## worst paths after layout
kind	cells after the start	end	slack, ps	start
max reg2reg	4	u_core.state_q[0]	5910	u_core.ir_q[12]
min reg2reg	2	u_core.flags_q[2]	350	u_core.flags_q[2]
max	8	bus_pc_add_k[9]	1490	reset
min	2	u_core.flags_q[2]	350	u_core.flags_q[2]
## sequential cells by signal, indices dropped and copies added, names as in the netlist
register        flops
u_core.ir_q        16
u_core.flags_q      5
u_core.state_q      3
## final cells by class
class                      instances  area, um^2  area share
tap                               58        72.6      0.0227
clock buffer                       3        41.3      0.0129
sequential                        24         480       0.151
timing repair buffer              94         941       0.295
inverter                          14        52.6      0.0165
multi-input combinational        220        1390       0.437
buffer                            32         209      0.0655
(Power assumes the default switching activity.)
===== src/rtl/div_pkg.sv =====
// rtl/div_pkg.sv - shared constants and state type for the sequential divider
package div_pkg;

  localparam int DIVIDEND_W = 32;
  localparam int DIVISOR_W  = 16;
  localparam int CNT_W      = $clog2(DIVIDEND_W);

  typedef enum logic {
    IDLE,
    CALC
  } div_state_t;

endpackage


===== src/rtl/div_step.sv =====
// rtl/div_step.sv - one combinational restoring-division step
module div_step #(
  parameter int DIVISOR_W = div_pkg::DIVISOR_W
) (
  input  logic [DIVISOR_W:0]   pr_in,
  input  logic                 bit_in,
  input  logic [DIVISOR_W-1:0] divisor,
  output logic [DIVISOR_W:0]   pr_out,
  output logic                 q_bit
);

  // Shift the next dividend bit into the partial remainder, subtract when it fits.
  // The shifted value is kept one bit wider than PR so the compare can never wrap.
  logic [DIVISOR_W+1:0] shifted;

  // Trial subtraction and restore selection
  always_comb begin
    shifted = {pr_in, bit_in};
    q_bit   = (shifted >= {2'b00, divisor});
    pr_out  = q_bit ? (DIVISOR_W+1)'(shifted - {2'b00, divisor})
                    : shifted[DIVISOR_W:0];
  end

endmodule


===== src/rtl/seq_divider_32by16.sv =====
// rtl/seq_divider_32by16.sv - iterative radix-2 restoring divider, one quotient bit per clock
module seq_divider_32by16 #(
  parameter int DIVIDEND_W = div_pkg::DIVIDEND_W,
  parameter int DIVISOR_W  = div_pkg::DIVISOR_W
) (
  input  logic                  clk,
  input  logic                  rst,
  input  logic                  start,
  input  logic [DIVIDEND_W-1:0] dividend,
  input  logic [DIVISOR_W-1:0]  divisor,
  output logic                  busy,
  output logic                  done,
  output logic [DIVIDEND_W-1:0] quotient,
  output logic [DIVISOR_W-1:0]  remainder,
  output logic                  div_by_zero
);

  import div_pkg::*;

  localparam int CNT_BITS = $clog2(DIVIDEND_W);
  localparam logic [CNT_BITS-1:0] LAST_CNT = CNT_BITS'(DIVIDEND_W - 1);

  div_state_t state, state_n;

  // The dividend shift register doubles as the quotient accumulator: as dividend
  // bits leave at the top, quotient bits enter at the bottom.
  logic [DIVIDEND_W-1:0] shreg, shreg_n;
  logic [DIVISOR_W:0]    pr, pr_n;
  logic [DIVISOR_W-1:0]  dvsr, dvsr_n;
  logic [CNT_BITS-1:0]   cnt, cnt_n;
  logic                  busy_n, done_n, dbz_n;
  logic [DIVIDEND_W-1:0] quotient_n;
  logic [DIVISOR_W-1:0]  remainder_n;

  logic [DIVISOR_W:0]    step_pr;
  logic                  step_q;

  div_step #(
    .DIVISOR_W (DIVISOR_W)
  ) u_step (
    .pr_in   (pr),
    .bit_in  (shreg[DIVIDEND_W-1]),
    .divisor (dvsr),
    .pr_out  (step_pr),
    .q_bit   (step_q)
  );

  // Next-state and register-update decisions for the IDLE/CALC machine
  always_comb begin
    state_n     = state;
    shreg_n     = shreg;
    pr_n        = pr;
    dvsr_n      = dvsr;
    cnt_n       = cnt;
    busy_n      = busy;
    done_n      = 1'b0;
    quotient_n  = quotient;
    remainder_n = remainder;
    dbz_n       = div_by_zero;

    unique case (state)
      IDLE: begin
        if (start) begin
          if (divisor == '0) begin
            // Resolved immediately; no iteration needed.
            quotient_n  = '1;
            remainder_n = dividend[DIVISOR_W-1:0];
            dbz_n       = 1'b1;
            done_n      = 1'b1;
          end else begin
            shreg_n = dividend;
            pr_n    = '0;
            dvsr_n  = divisor;
            cnt_n   = '0;
            busy_n  = 1'b1;
            state_n = CALC;
          end
        end
      end
      CALC: begin
        shreg_n = {shreg[DIVIDEND_W-2:0], step_q};
        pr_n    = step_pr;
        cnt_n   = cnt + 1'b1;
        if (cnt == LAST_CNT) begin
          quotient_n  = {shreg[DIVIDEND_W-2:0], step_q};
          remainder_n = step_pr[DIVISOR_W-1:0];
          dbz_n       = 1'b0;
          done_n      = 1'b1;
          busy_n      = 1'b0;
          state_n     = IDLE;
        end
      end
      default: state_n = IDLE;
    endcase
  end

  // State and datapath registers; reset discards any in-flight division
  always_ff @(posedge clk) begin
    if (rst) begin
      state       <= IDLE;
      shreg       <= '0;
      pr          <= '0;
      dvsr        <= '0;
      cnt         <= '0;
      busy        <= 1'b0;
      done        <= 1'b0;
      quotient    <= '0;
      remainder   <= '0;
      div_by_zero <= 1'b0;
    end else begin
      state       <= state_n;
      shreg       <= shreg_n;
      pr          <= pr_n;
      dvsr        <= dvsr_n;
      cnt         <= cnt_n;
      busy        <= busy_n;
      done        <= done_n;
      quotient    <= quotient_n;
      remainder   <= remainder_n;
      div_by_zero <= dbz_n;
    end
  end

endmodule


===== config.mk =====
export PLATFORM = sky130hd
export DESIGN_NAME = seq_divider_32by16
export DESIGN_NICKNAME = d
export VERILOG_FILES = /design/src/rtl/div_pkg.sv /design/src/rtl/div_step.sv /design/src/rtl/seq_divider_32by16.sv
export SDC_FILE = /design/constraint.sdc
export NUM_CORES = 1
export LEC_CHECK = 0
export BUFFER_PORTS_ARGS = -buffer_cell sky130_fd_sc_hd__buf_4
export CAP_MARGIN = 10
export CORE_MARGIN = 10
export CORE_UTILIZATION = 56
export DETAILED_ROUTE_END_ITERATION = 7
export PLACE_DENSITY_LB_ADDON = 0.08
export SYNTH_ARGS = -nofsm -noshare
export SYNTH_HDL_FRONTEND = slang
export SYNTH_SLANG_ARGS = --single-unit

===== constraint.sdc =====
create_clock -name clk -period 3.1 [get_ports clk]
set_input_delay 0.31 -clock clk [delete_from_list [all_inputs] [get_ports clk]]
set_output_delay 0.31 -clock clk [all_outputs]
set_load 0.005 [all_outputs]

==> out/results.tsv, run 1 <==
stage	metric	value	unit
global_routing	vias in the first global route	5085	
critical_path	element type at the critical path start	flip-flop	
synth	cell taking the most area after synthesis	sky130_fd_sc_hd__dfxtp_1	
placed_design	DP HPWL	11500	µm
critical_path	data required time at the worst endpoint	3560	ps
synth	number of synthesized register bits	122	
power_and_ir_drop	peak supply drop	585	µV
routing	DR vias	5281	
sta	hold violation total from the final report	0	
sta	highest achievable clock rate	335	MHz
final_layout	most frequent standard cell in the layout excluding fill and tap cells	sky130_fd_sc_hd__dfxtp_1	
global_routing	pin count of the biggest net entering global routing	79	
final_layout	Final nets	810	
sta	Min Clock Period, post-route	2980	ps
die	standard-cell row count	37	
min_path	worst hold path type	in2reg	
global_routing	global-route wire length before repair	25500	µm
synth	Post-Syn Area	5880	µm²
global_routing	global router's overall resource usage	0.209	
synth	Synth Area in Compound Gates	0.220	
routing	Antenna Violating Nets Remaining	0	
sta	final worst-path setup slack	119	ps
cts	Reg clk slew, reported paths	60	ps
cts	CTS tree	built	
synth	share of synthesized area spent on multiplexers	0.101	
synth	Netlist cell types	65	
critical_path	number of cells traversed by the worst register-to-register path	12	
routing	detailed-routing iteration count for the pre-antenna-repair pass	5	
min_path	cell depth of the worst min-delay path	3	
final_layout	Area Overhead vs Synth	24.7	%
sta	Clock Skews	13.6	ps
sta	worst max-slew margin expressed relative to the limit	0.506	
placed_design	count of input and output buffers	101	
synth	Synth Warn #	0	
synth	share of async-settable or async-resettable flops after synthesis	0	
routing	first-iteration detailed-routing DRC count	498	
synth	xor-xnor portion of the synthesized cell area	0.0194	
synth	fraction of the yosys area taken by sequential cells	0.415	
synth	top flip-flop cell by instance count after synthesis	sky130_fd_sc_hd__dfxtp_1	
synth	post-synthesis simple-gate area fraction	0.156	
cts	count of H-tree levels built during CTS	4	
final_layout	number of filler instances in the final layout	817	
final_layout	core occupancy in the finished layout	0.714	
critical_path	worst reg-to-reg setup slack	120	ps
critical_path	maximum fanout count along the critical path	13	
power_and_ir_drop	power density cells	905	nW/µm²
synth	count of mapped cells out of synthesis	649	
synth	adder and majority gate portion of the synthesized area	0.0417	
cts	clk sink count	122	
status	outcome	finished clean	
global_routing	antenna violations before repair	0	
die	effective utilization at floorplan	0.572	
synth	combinational family with the most area after synthesis	compound AO/OA/AOI/OAI gates	
synth	largest cells by area after synthesis	sky130_fd_sc_hd__dfxtp_1 42%, sky130_fd_sc_hd__mux2i_1 9.9%, sky130_fd_sc_hd__nor2_1 6.4%	
final_layout	fraction of final layout cells with drive strength greater than 1	0.266	
critical_path	startpoint-to-endpoint class of the critical path	reg2reg	
run	Max-Cap Viols	0	
placed_design	worst slack, placed	103	ps
cts	number of CTS-inserted buffers	17	
power_and_ir_drop	Leakage	3.21	nW
final_layout	Ant. Diodes	0	
min_path	startpoint of the tightest hold check path	divisor[2]	
cts	clock insertion delay at the later pin of the skew report	520	ps
die	Std-Cell Core Area	10300	µm²
placed_design	area after detailed placement	6740	µm²
global_routing	GRT Residual Overflow	0	
critical_path	critical path endpoint category	flip-flop	
sta	Slew Limit Fails	0	
min_path	WHS Endpoint	dvsr[2]	
routing	drt via density	5.94	
placed_design	weighted congestion reported at the end of routability-driven placement	0.931	
final_layout	post-layout instance area	7330	µm²
sta	slew at the pin closest to its max-slew limit	737	ps
critical_path	Critical Path AT	3440	ps
synth	number of synthesized flops with an enable pin	0	
critical_path	Critical R2R Launch	shreg[31]	
routing	routed length per instance	18.2	µm
die	Die Width	122	µm
synth	Mapped Nets	719	
cts	master cell of the clock root buffer	sky130_fd_sc_hd__clkbuf_8	
routing	DRC violation count after routing	0	
die	die area	15000	µm²
sta	final setup violation count	0	
routing	total wirelength of the detailed-routed design	16100	µm
critical_path	capture instance of the worst register-to-register path	remainder[11]	
die	I/O pin total	102	
synth	mean post-synth cell area	9.06	µm²
sta	hold_ws	27.6	ps
synth	share of the synthesized area in the top cell type	0.415	
cts	Clock Tree Buf Depth	2	
sta	Tcrit/Tclk final	0.962	
cts	hold-fix buffers at CTS	0	
final_layout	most frequent cells in the layout	121 x sky130_fd_sc_hd__dfxtp_1, 118 x sky130_fd_sc_hd__buf_4, 101 x sky130_fd_sc_hd__nor2_1	
die	Vert. Die Dim	122	µm
sta	Setup TNS Final	0	ps
sta	RSZ-0062 raised after global routing	false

···

• [PROBLEM REQUIREMENTS] What is wanted is a copy of every line in the listing that includes the word "parameter".

• [ANSWER TO THIS EXERCISE]
  parameter int DIVISOR_W = div_pkg::DIVISOR_W
  parameter int DIVIDEND_W = div_pkg::DIVIDEND_W,
  parameter int DIVISOR_W  = div_pkg::DIVISOR_W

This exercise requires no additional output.